En línea con los datos del noreste y la zona central, el norte presenta actualmente niveles mínimos de infectividad. No obstante, la Red subraya que no hay que bajar la guardia: el monitoreo constante sigue siendo clave para entender el comportamiento de la plaga y anticiparse con éxito a los ciclos venideros.

En la región norte, con la totalidad de las trampas ubicadas en cultivos de maíz, la población de Dalbulus maidis siguió creciendo. Este aumento coincide con el hecho de que la mayoría de los lotes se encuentran en etapas reproductivas. Pese a la falta de datos en algunos puntos por causas climáticas, la plaga estuvo presente en el 90% de las localidades, alcanzando niveles críticos (más de 100 adultos por trampa) en el 41% de los casos.

En el noreste, otra zona endémica, se observó una fase de incremento acelerado similar a la del norte. Con el 97% de las trampas ubicadas en maizales —mayormente en etapas reproductivas—, la presencia de la plaga fue masiva: solo el 2% de los dispositivos no reportó capturas, mientras que más de la mitad (52%) superó los 100 ejemplares.

La actividad en la región del Litoral alcanzó niveles significativos, con capturas en el 79% de las trampas. Si bien el 41% mostró una densidad baja (1-20 adultos), se observa un marcado crecimiento poblacional. Este fenómeno se concentró principalmente en el maíz (67% de las muestras), detectándose focos críticos en Villa Mantero y Paraná (Entre Ríos).

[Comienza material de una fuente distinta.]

File: src/rtl/refclk_gate_pkg.sv
package refclk_gate_pkg;
  localparam logic [1:0] MODE_LOBW = 2'b00;
  localparam logic [1:0] MODE_BYP  = 2'b01;
  localparam logic [1:0] MODE_HIBW = 2'b11;

  function automatic logic [1:0] decode_mode(input logic [1:0] code);
    return (code == 2'b10) ? MODE_BYP : code;
  endfunction
endpackage

File: src/rtl/rgc_sync.sv
module rgc_sync #(
  parameter int WIDTH  = 1,
  parameter int STAGES = 2
) (
  input  logic             clk_i,
  input  logic             rst_ni,
  input  logic [WIDTH-1:0] d_i,
  output logic [WIDTH-1:0] q_o
);
  logic [WIDTH-1:0] stage_q [STAGES];

  for (genvar s = 0; s < STAGES; s++) begin : g_stage
    if (s == 0) begin : g_first
      always_ff @(posedge clk_i or negedge rst_ni) begin
        if (!rst_ni) stage_q[s] <= '0;
        else         stage_q[s] <= d_i;
      end
    end else begin : g_next
      always_ff @(posedge clk_i or negedge rst_ni) begin
        if (!rst_ni) stage_q[s] <= '0;
        else         stage_q[s] <= stage_q[s-1];
      end
    end
  end

  assign q_o = stage_q[STAGES-1];
endmodule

En la región Centro-Norte, la presencia de Dalbulus maidis es casi generalizada: el 86% de las localidades reportó capturas. Con el 99% de las trampas situadas en maíces en etapa reproductiva, un preocupante 44% de los sitios superó los 100 adultos por trampa. Las localidades santafesinas de San Jerónimo Norte y Esperanza presentan los niveles de infestación más críticos.

El 70% de las localidades del Centro-Sur se mantuvieron libres del vector. Esto se registró en un contexto donde el 93% del monitoreo se realizó en maíces en estadios reproductivos, observándose apenas ligeros incrementos en la actividad de la plaga.